_Work instructions_. Please copy out every line in the entries that includes the word "hnext".

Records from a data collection
Background: an optimization exercise with open tools, aiming at small area and a short achievable clock period. Do not read the settings as production practice.
RTL that was checked went through simulation tests only; none was proved equivalent to the original.
For runs 4 and 5, only the layout was checked, not whether the RTL still works.
Power is estimated from default activity; no workload was simulated.

File: flow/design.v
`timescale 1ns / 1ps
module fp_logarithm(in_val, clk, ln_output, rst);
input  [31:0] in_val;
input         clk, rst;
output [31:0] ln_output;
localparam [20:0] K8 = 21'h162E43;    
reg [22:0] cM;
reg [7:0]  cE;
reg [3:0]  st;
reg signed [29:0] acc;
reg [31:0] outr;
reg        a2d;
reg [2:0]  h;
reg        nz1, two1, neg1, nz2, two2, neg2, holdr;
assign ln_output = outr;
always @(posedge clk) begin
  cM <= in_val[22:0];
  cE <= in_val[30:23];
  st <= st + 4'd1;
end
wire e127c = (cE == 8'd127);
wire subc  = ~cE[7] & ~(&cE[6:0]);           
wire [6:0] ev = subc ? ~cE[6:0] : (cE[6:0] + 7'd1);
reg  [2:0] msbev;
always @* begin
  casez (ev)
    7'b1??????: msbev = 3'd6;
    7'b01?????: msbev = 3'd5;
    7'b001????: msbev = 3'd4;
    7'b0001???: msbev = 3'd3;
    7'b00001??: msbev = 3'd2;
    7'b000001?: msbev = 3'd1;
    default:    msbev = 3'd0;
  endcase
end
wire [6:0] evn   = ev << (3'd6 - msbev);
wire       ovfc  = (evn >= 7'd93);
reg e127, e255, sub, ovf;
reg [2:0] delta;
always @(posedge clk) begin
  e127  <= e127c;
  e255  <= (cE == 8'd255);
  sub   <= subc;
  ovf   <= ovfc;
  delta <= msbev + {2'b0, ovfc};
end
wire [3:0]  ns   = st + 4'd1;
wire [24:0] mext = {1'b0, cM, 1'b0};
wire [8:0]  eext = {1'b0, evn, 1'b0};
reg  [4:0]  win;
reg         hnext;
always @* begin
  win = 5'd0;
  hnext = 1'b0;
  case (ns)
    4'd0: win = mext[4:0];
    4'd1: begin win = mext[8:4];   hnext = e127 & (cM[22:3]  == 20'd0); end
    4'd2: begin win = mext[12:8];  hnext = e127 & (cM[22:7]  == 16'd0); end
    4'd3: begin win = mext[16:12]; hnext = e127 & (cM[22:11] == 12'd0); end
    4'd4: begin win = mext[20:16]; hnext = e127 & (cM[22:15] == 8'd0);  end
    4'd5: begin win = mext[24:20]; hnext = e127 & (cM[22:19] == 4'd0);  end
    4'd11: win = e127 ? 5'd0 : eext[4:0];
    4'd12: win = e127 ? 5'd0 : eext[8:4];
    default: win = 5'd0;
  endcase
  if (hnext) win = 5'd0;
end
always @(posedge clk) begin
  nz1  <= ~((win[2] & win[1] & win[0]) | ~(win[2] | win[1] | win[0]));
  two1 <= (win[2] & ~win[1] & ~win[0]) | (~win[2] & win[1] & win[0]);
  neg1 <= win[2] & ~(win[1] & win[0]);
  nz2  <= ~((win[4] & win[3] & win[2]) | ~(win[4] | win[3] | win[2]));
  two2 <= (win[4] & ~win[3] & ~win[2]) | (~win[4] & win[3] & win[2]);
  neg2 <= win[4] & ~(win[3] & win[2]);
  holdr <= hnext;
end
wire isQ  = (st <= 4'd5);
wire isPA = (st == 4'd11);
wire isPB = (st == 4'd12);
wire isAl = (st >= 4'd6) & (st <= 4'd10);
wire c1   = isQ & ~cM[1];
reg [28:0] X;
always @* begin
  if (isQ)       X = {1'b1, ~cM[22:2], 7'b0};
  else if (isPA) X = ovf ? {8'b0, K8} : {7'b0, K8, 1'b0};
  else if (isPB) X = ovf ? {4'b0, K8, 4'b0} : {3'b0, K8, 5'b0};
  else           X = 29'd0;
end
wire [33:0] lowm = isQ ? 34'h7F : (isPB ? 34'hF : 34'h0);
wire [29:0] c1v  = {22'd0, c1, 7'd0};
wire [29:0] base1 = two1 ? ({X, 1'b0} | c1v) : (nz1 ? {1'b0, X} : 30'd0);
wire [29:0] base2 = two2 ? ({X, 1'b0} | c1v) : (nz2 ? {1'b0, X} : 30'd0);
wire [33:0] r1 = neg1 ? ({4'hF, ~base1} & ~lowm) : {4'h0, base1};
wire [33:0] r2 = neg2 ? ({4'hF, ~base2} & ~lowm) : {4'h0, base2};
wire a1 = nz1 & (neg1 ^ c1);
wire a2 = nz2 & (neg2 ^ c1);
wire [33:0] ex_a1 = isQ ? ({33'd0, a1} << 7) : (isPB ? ({33'd0, a1} << 4) : {33'd0, a1});
wire [33:0] ex_a2 = isPB ? ({33'd0, a2d} << 2) : ({33'd0, a2d} << 5);
wire [33:0] r2s = {r2[31:0], 2'b00} | ex_a1 | ex_a2;
wire mask = isPA & ~e127;
wire [29:0] acc_in = (st == 4'd0) ? 30'd0 :
                     mask ? {acc[29:4] ^ {26{sub}}, {4{sub}}} : acc;
wire cin = mask & sub;
wire [33:0] sum = {{4{acc_in[29]}}, acc_in} + r1 + r2s + {33'd0, cin};
wire ge24 = |acc[29:24];
reg [1:0] shs;  
always @* begin
  shs = 2'd0;
  if (isQ) shs = holdr ? 2'd0 : 2'd2;
  else if (isAl) begin
    if (e127) shs = (st != 4'd6 && ge24) ? 2'd1 : 2'd0;
    else case (st)
      4'd6: shs = delta[2] ? 2'd2 : 2'd0;
      4'd7, 4'd8: shs = delta[1] ? 2'd1 : 2'd0;
      4'd9: shs = delta[0] ? 2'd1 : 2'd0;
      default: shs = 2'd0;
    endcase
  end
  else if (isPB) shs = e127 ? 2'd0 : 2'd2;
end
always @(posedge clk) begin
  case (shs)
    2'd2:    acc <= sum[33:4];
    2'd1:    acc <= sum[30:1];
    default: acc <= sum[29:0];
  endcase
  a2d <= ((isQ & ~holdr) | isPA) ? a2 : 1'b0;
  if (st == 4'd0) h <= 3'd0;
  else if (isAl & e127 & (shs == 2'd1)) h <= h + 3'd1;
end
wire [24:0] xv = acc[24:0];
reg  [22:0] field;
reg  [1:0]  pofs;  
always @* begin
  if (xv[24])      begin field = xv[23:1];                  pofs = 2'd3; end
  else if (xv[23]) begin field = {xv[22:1], 1'b0};          pofs = 2'd2; end
  else if (xv[22]) begin field = {xv[21:1], 2'b00};         pofs = 2'd1; end
  else             begin field = {xv[20:1], 3'b000};        pofs = 2'd0; end
end
wire [2:0] z = {2'b0, cM[22:3] == 20'd0} + {2'b0, cM[22:7] == 16'd0} + {2'b0, cM[22:11] == 12'd0}
             + {2'b0, cM[22:15] == 8'd0} + {2'b0, cM[22:19] == 4'd0};
wire [7:0] expo = e127 ? (8'd120 - {3'b0, z, 2'b00} + {5'b0, h} + {6'b0, pofs})
                       : (8'd124 + {5'b0, delta} + {6'b0, pofs});
always @(posedge clk) begin
  if (st == 4'd13) begin
    if (e255)                    outr <= 32'hcf317216;
    else if (e127 && cM == 23'd0) outr <= 32'h00800000;
    else                         outr <= {sub, expo, field};
  end
end
endmodule
File: flow/run.sh
#!/bin/bash
# synth_recipe.tcl (not shown) runs the flow's synth.tcl, then flattens the netlist and writes it again
# the make line also repeats each setting of config.mk as NAME=value (left out here)
make -C /OpenROAD-flow-scripts/flow DESIGN_CONFIG=/design/flow/config.mk WORK_HOME=/design/flow/orfs CLKGATE_MAP_FILE= SYNTH_SCRIPT=/design/flow/synth_recipe.tcl finish
File: flow/config.mk
export PLATFORM = sky130hd
export DESIGN_NAME = fp_logarithm
export DESIGN_NICKNAME = fp_logarithm
export VERILOG_FILES = /design/flow/design.v
export SDC_FILE = /design/flow/constraint.sdc
export NUM_CORES = 4
export LEC_CHECK = 0
export CAP_MARGIN = 20
export CORE_MARGIN = 2
export CORE_UTILIZATION = 40
export SLEW_MARGIN = 20
File: flow/constraint.sdc
create_clock -name core_clock -period 16.0 [get_ports {clk}]
set_input_delay 3.2000 -clock core_clock [delete_from_list [all_inputs] [get_ports {clk}]]
set_output_delay 3.2000 -clock core_clock [all_outputs]
set_load 0.01 [all_outputs]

_Result of this exercise_.
reg         hnext;
  hnext = 1'b0;
    4'd1: begin win = mext[8:4];   hnext = e127 & (cM[22:3]  == 20'd0); end
    4'd2: begin win = mext[12:8];  hnext = e127 & (cM[22:7]  == 16'd0); end
    4'd3: begin win = mext[16:12]; hnext = e127 & (cM[22:11] == 12'd0); end
    4'd4: begin win = mext[20:16]; hnext = e127 & (cM[22:15] == 8'd0);  end
    4'd5: begin win = mext[24:20]; hnext = e127 & (cM[22:19] == 4'd0);  end
  if (hnext) win = 5'd0;
  holdr <= hnext;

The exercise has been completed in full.